Originally I wanted to write a post on why FIFOs are insufficient for properly implementing process substitution in shells, but then I researched a bit and found a POSIX violation in FreeBSD and an inconsistency in the POSIX standard itself, so fasten your seatbelts...
In a shell,
you usually have linear pipelines which connect the stdout
of one process to the stdin
of the next one.
But sometimes,
having just one input is not enough,
for example how would you diff the outputs of two programs without using temporary files?
This is why some shells such as ksh(1),
zsh(1),
bash(1) or even rc(1) implement process substitution:
diff <(program1) <(program2)
Since diff operates on file names as arguments, we need to construct a pipe between the standard output of program1
to the first argument of diff, and of program2
to the second argument of diff. This requires giving the pipes a file name that can be opened.
Naively, you could think that named pipes are a good solution for that. The rest of this post should convince you it really isn't. This is why all these shells prefer to use /dev/fd together with an (anonymous) pipe, if possible.
FIFOs (first-in first-out), or named pipes, as they are sometimes called, behave like normal pipes made by pipe(2), or at least that's what people want you to believe.
While a connected FIFO really pretty much behaves like a pipe, for a FIFO we must distinguish four different states:
As you can see, the critical issue is state 2. While a pipe created by pipe(2) is already connected between the two file descriptors, opening a FIFO does block, even before we try to read. This can result in all kinds of funky hangups when trying to use FIFOs instead of regular files.

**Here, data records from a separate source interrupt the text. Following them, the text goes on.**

[src/rtl/osc_pkg.sv]
// Shared types and constants for the oscilloscope acquisition controller.
//   osc_acq_st_t : acquisition state (IDLE, PRE, ARM, PST)
//   CW_DEF       : default width of the beat counters and length configuration
package osc_pkg;

  localparam int CW_DEF = 32;

  typedef enum logic [1:0] {
    IDLE = 2'd0,
    PRE  = 2'd1,
    ARM  = 2'd2,
    PST  = 2'd3
  } osc_acq_st_t;

endpackage

[src/rtl/osc_acq_cnt.sv]
// Beat counter shared by the PRE and PST phases of osc_acq.
//   clk, rst : clock, asynchronous active-high reset
//   clr      : synchronous clear (wins over en)
//   en       : increment by one (wraps at 2**CW)
//   cmp      : compare value
//   cnt      : current count
//   hit      : the increment about to be applied makes cnt equal cmp
module osc_acq_cnt
  import osc_pkg::*;
#(
  parameter int CW = CW_DEF
) (
  input  logic          clk,
  input  logic          rst,
  input  logic          clr,
  input  logic          en,
  input  logic [CW-1:0] cmp,
  output logic [CW-1:0] cnt,
  output logic          hit
);

  // Look-ahead compare so the FSM can act on the very beat that reaches cmp.
  assign hit = ((cnt + CW'(1)) == cmp);

  always_ff @(posedge clk or posedge rst) begin
    if (rst) begin
      cnt <= '0;
    end else if (clr) begin
      cnt <= '0;
    end else if (en) begin
      cnt <= cnt + CW'(1);
    end
  end

endmodule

In particular, when trying to use a FIFO for process substitution, it could happen that the FIFO never is actually opened, but the process on the other end already started.

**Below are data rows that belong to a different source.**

===== src/rtl/addr_data_pipe.sv =====
// Parametrised chain of skid-buffer stages for an addr/data pair, with a
// registered occupancy count of all held entries.
module addr_data_pipe
  import addr_data_pipe_pkg::*;
#(
  parameter int ADDR_W = 32,
  parameter int DATA_W = 32,
  parameter int STAGES = 2
) (
  input  logic                       clk,
  input  logic                       rst,
  input  logic                       flush,
  addr_data_pipe_if.slave            up,
  addr_data_pipe_if.master           dn,
  output logic [occ_w(STAGES)-1:0]   occupancy
);

  localparam int OCC_W = occ_w(STAGES);

  if (STAGES < 1) begin : g_bad_stages
    $error("addr_data_pipe: STAGES must be >= 1");
  end

  logic              v [STAGES+1];
  logic              r [STAGES+1];
  logic [ADDR_W-1:0] a [STAGES+1];
  logic [DATA_W-1:0] d [STAGES+1];
  logic              started;
  logic              in_xfer;
  logic              out_xfer;

  // Holds in_ready low until the first edge after reset release.
  always_ff @(posedge clk or negedge rst) begin
    if (!rst) started <= 1'b0;
    else      started <= 1'b1;
  end

  assign v[0]      = up.valid && started && !flush;
  assign a[0]      = up.addr;
  assign d[0]      = up.data;
  assign up.ready  = started && !flush && r[0];

  assign dn.valid  = v[STAGES];
  assign dn.addr   = a[STAGES];
  assign dn.data   = d[STAGES];
  assign r[STAGES] = dn.ready;

  for (genvar k = 0; k < STAGES; k++) begin : g_stage
    addr_data_skid_stage #(
      .ADDR_W(ADDR_W),
      .DATA_W(DATA_W)
    ) u_stage (
      .clk    (clk),
      .rst    (rst),
      .flush  (flush),
      .i_valid(v[k]),
      .i_ready(r[k]),
      .i_addr (a[k]),
      .i_data (d[k]),
      .o_valid(v[k+1]),
      .o_ready(r[k+1]),
      .o_addr (a[k+1]),
      .o_data (d[k+1])
    );
  end

  assign in_xfer  = up.valid && up.ready;
  assign out_xfer = dn.valid && dn.ready;

  always_ff @(posedge clk or negedge rst) begin
    if (!rst) begin
      occupancy <= '0;
    end else if (flush) begin
      occupancy <= '0;
    end else if (in_xfer && !out_xfer) begin
      occupancy <= occupancy + OCC_W'(1);
    end else if (out_xfer && !in_xfer) begin
      occupancy <= occupancy - OCC_W'(1);
    end
  end

endmodule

When we use /dev/fd instead, the pipe is open on both sides and we are always in step 4 (until the ends are closed).
As suggested above, there is a trick we can do. You can open the FIFO with the flag O_NONBLOCK
. This will result in the FIFO being open immediately, even if there is no writer yet.

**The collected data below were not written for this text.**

File: src/rtl/discovery_reply_tx.sv
// HPSDR discovery reply transmitter: accepts the synchronised discovery request with a
// four-phase ACK, then streams the fixed reply payload byte-wise to the UDP transmit arbiter.
module discovery_reply_tx #(
  parameter int unsigned PAYLOAD_LEN   = 60,
  parameter logic [7:0]  CODE_VERSION  = 8'd13,
  parameter logic [7:0]  BOARD_ID      = 8'd1,
  parameter logic [15:0] GRANT_TIMEOUT = 16'd50000
) (
  input  logic        tx_clock,
  input  logic        reset_n,
  input  logic        discovery_reply,
  input  logic        run,
  input  logic [47:0] local_mac,
  input  logic        tx_grant,
  input  logic        tx_ready,
  output logic        discovery_ACK,
  output logic        sending_sync,
  output logic        tx_request,
  output logic        tx_valid,
  output logic [7:0]  tx_data,
  output logic        tx_last,
  output logic [15:0] tx_length
);

  typedef enum logic [1:0] {IDLE, REQ, SEND} main_state_t;
  typedef enum logic {ACK_IDLE, ACK_HIGH} ack_state_t;

  localparam logic [7:0] LAST_IDX = 8'(PAYLOAD_LEN - 1);

  main_state_t main_state_reg;
  ack_state_t  ack_state_reg;
  logic        req_meta_reg;
  logic        req_s;
  logic        run_reg;
  logic [47:0] mac_reg;
  logic [7:0]  byte_idx_reg;
  logic [15:0] timeout_cnt_reg;
  logic        start;
  logic [7:0]  idx_next;

  assign tx_length = 16'(PAYLOAD_LEN);
  assign idx_next  = byte_idx_reg + 8'd1;
  // A request is only taken when the previous one has been released and no reply is in flight.
  assign start     = (ack_state_reg == ACK_IDLE) && req_s && (main_state_reg == IDLE);

  function automatic logic [7:0] payload_byte(input logic [7:0] idx, input logic run_l,
                                              input logic [47:0] mac);
    logic [7:0] b;
    b = 8'h00;
    case (idx)
      8'd0:    b = 8'hEF;
      8'd1:    b = 8'hFE;
      8'd2:    b = run_l ? 8'h03 : 8'h02;
      8'd3:    b = mac[47:40];
      8'd4:    b = mac[39:32];
      8'd5:    b = mac[31:24];
      8'd6:    b = mac[23:16];
      8'd7:    b = mac[15:8];
      8'd8:    b = mac[7:0];
      8'd9:    b = CODE_VERSION;
      8'd10:   b = BOARD_ID;
      default: b = 8'h00;
    endcase
    return b;
  endfunction

  always_ff @(posedge tx_clock or negedge reset_n) begin
    if (!reset_n) begin
      req_meta_reg  <= 1'b0;
      req_s         <= 1'b0;
      ack_state_reg <= ACK_IDLE;
      discovery_ACK <= 1'b0;
      run_reg       <= 1'b0;
      mac_reg       <= 48'd0;
    end else begin
      req_meta_reg <= discovery_reply;
      req_s        <= req_meta_reg;
      case (ack_state_reg)
        ACK_IDLE: begin
          if (start) begin
            discovery_ACK <= 1'b1;
            run_reg       <= run;
            mac_reg       <= local_mac;
            ack_state_reg <= ACK_HIGH;
          end
        end
        ACK_HIGH: begin
          if (!req_s) begin
            discovery_ACK <= 1'b0;
            ack_state_reg <= ACK_IDLE;
          end
        end
        default: ack_state_reg <= ACK_IDLE;
      endcase
    end
  end

  always_ff @(posedge tx_clock or negedge reset_n) begin
    if (!reset_n) begin
      main_state_reg  <= IDLE;
      sending_sync    <= 1'b0;
      tx_request      <= 1'b0;
      tx_valid        <= 1'b0;
      tx_data         <= 8'h00;
      tx_last         <= 1'b0;
      byte_idx_reg    <= 8'd0;
      timeout_cnt_reg <= 16'd0;
    end else begin
      case (main_state_reg)
        IDLE: begin
          if (start) begin
            main_state_reg  <= REQ;
            sending_sync    <= 1'b1;
            tx_request      <= 1'b1;
            timeout_cnt_reg <= 16'd0;
          end
        end
        REQ: begin
          if (tx_grant) begin
            main_state_reg <= SEND;
            byte_idx_reg   <= 8'd0;
            tx_valid       <= 1'b1;
            tx_data        <= payload_byte(8'd0, run_reg, mac_reg);
            tx_last        <= (LAST_IDX == 8'd0);
          end else if (timeout_cnt_reg == GRANT_TIMEOUT - 16'd1) begin
            main_state_reg <= IDLE;
            sending_sync   <= 1'b0;
            tx_request     <= 1'b0;
          end else begin
            timeout_cnt_reg <= timeout_cnt_reg + 16'd1;
          end
        end
        SEND: begin
          // Grant is deliberately not re-checked here; the arbiter holds it for the whole packet.
          if (tx_ready) begin
            if (tx_last) begin
              main_state_reg <= IDLE;
              tx_valid       <= 1'b0;
              tx_data        <= 8'h00;
              tx_last        <= 1'b0;
              tx_request     <= 1'b0;
              sending_sync   <= 1'b0;
            end else begin
              byte_idx_reg <= idx_next;
              tx_data      <= payload_byte(idx_next, run_reg, mac_reg);
              tx_last      <= (idx_next == LAST_IDX);
            end
          end
        end
        default: main_state_reg <= IDLE;
      endcase
    end
  end

endmodule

However, every subsequent read operation from the unconnected FIFO results in reading zero bytes, that is, the EOF condition.
Now, I thought I have a clever idea: We can just open the FIFO with O_NONBLOCK
set, and after opening the FIFO, we fcntl(2) the O_NONBLOCK
away again, and then perhaps it behaves like a regular pipe, blocking on read?
It turns out that this works on FreeBSD! Let's look at some code:
int main() { int fd = open("myfifo", O_RDONLY | O_NONBLOCK); printf("fd=%d\n", fd); fcntl(fd, F_SETFL, fcntl(fd, F_GETFL) & ~O_NONBLOCK); char buf[8]; int r = read(fd, buf, sizeof buf); printf("r=%d\n", r); }
We open the FIFO non-blocking, then make the fd blocking, and then we try to read 8 bytes. FreeBSD 13.2 will happily block on reading until a writer connects and writes something.
Unfortunately, this behavior is not POSIX compliant; to cite:
When attempting to read from an empty pipe or FIFO:
- If no process has the pipe open for writing, read() shall return 0 to indicate end-of-file.
- ...
Thus, a POSIX compliant system should immediately return reading zero bytes.
I tested various kernels, and indeed the following systems as specified in POSIX:
Curiously, macOS behaves differently than FreeBSD here. Due to lack of a coherent Darwin history, I could not find out precisely when this behavior changed.
OpenBSD behaves like FreeBSD, and blocks.
Now, you may ask, when a regular read on a half-open FIFO does not block according to the standards, how is one supposed to wait for a write to appear? It turns out that select(2) can be used for this; at least it works for the mentioned systems above.
However, this behavior seems inconsistent with the POSIX specification:
A descriptor shall be considered ready for reading when a call to an input function with
O_NONBLOCK
clear would not block, whether or not the function would transfer data successfully. (The function might return data, an end-of-file indication, or an error other than one indicating that it is blocked, and in each of these cases the descriptor shall be considered ready for reading.)
As we have verified, calling read(2) does not block (and returns EOF immediately), yet select(2) is blocking on these file descriptors! This seems to be an omission in the standard, as the current behavior is essential.
I don't know why FIFOs work the way they do; I think it would be more reasonable to never block on opening and just block on I/O as needed. (Feel free to tell me if you have a convincing argument.)
Indeed, many programs that use FIFOs as a control mechanism open both ends of it to ensure it's always in the connected state. (Opening with O_RDWR
works too, according to my tests.)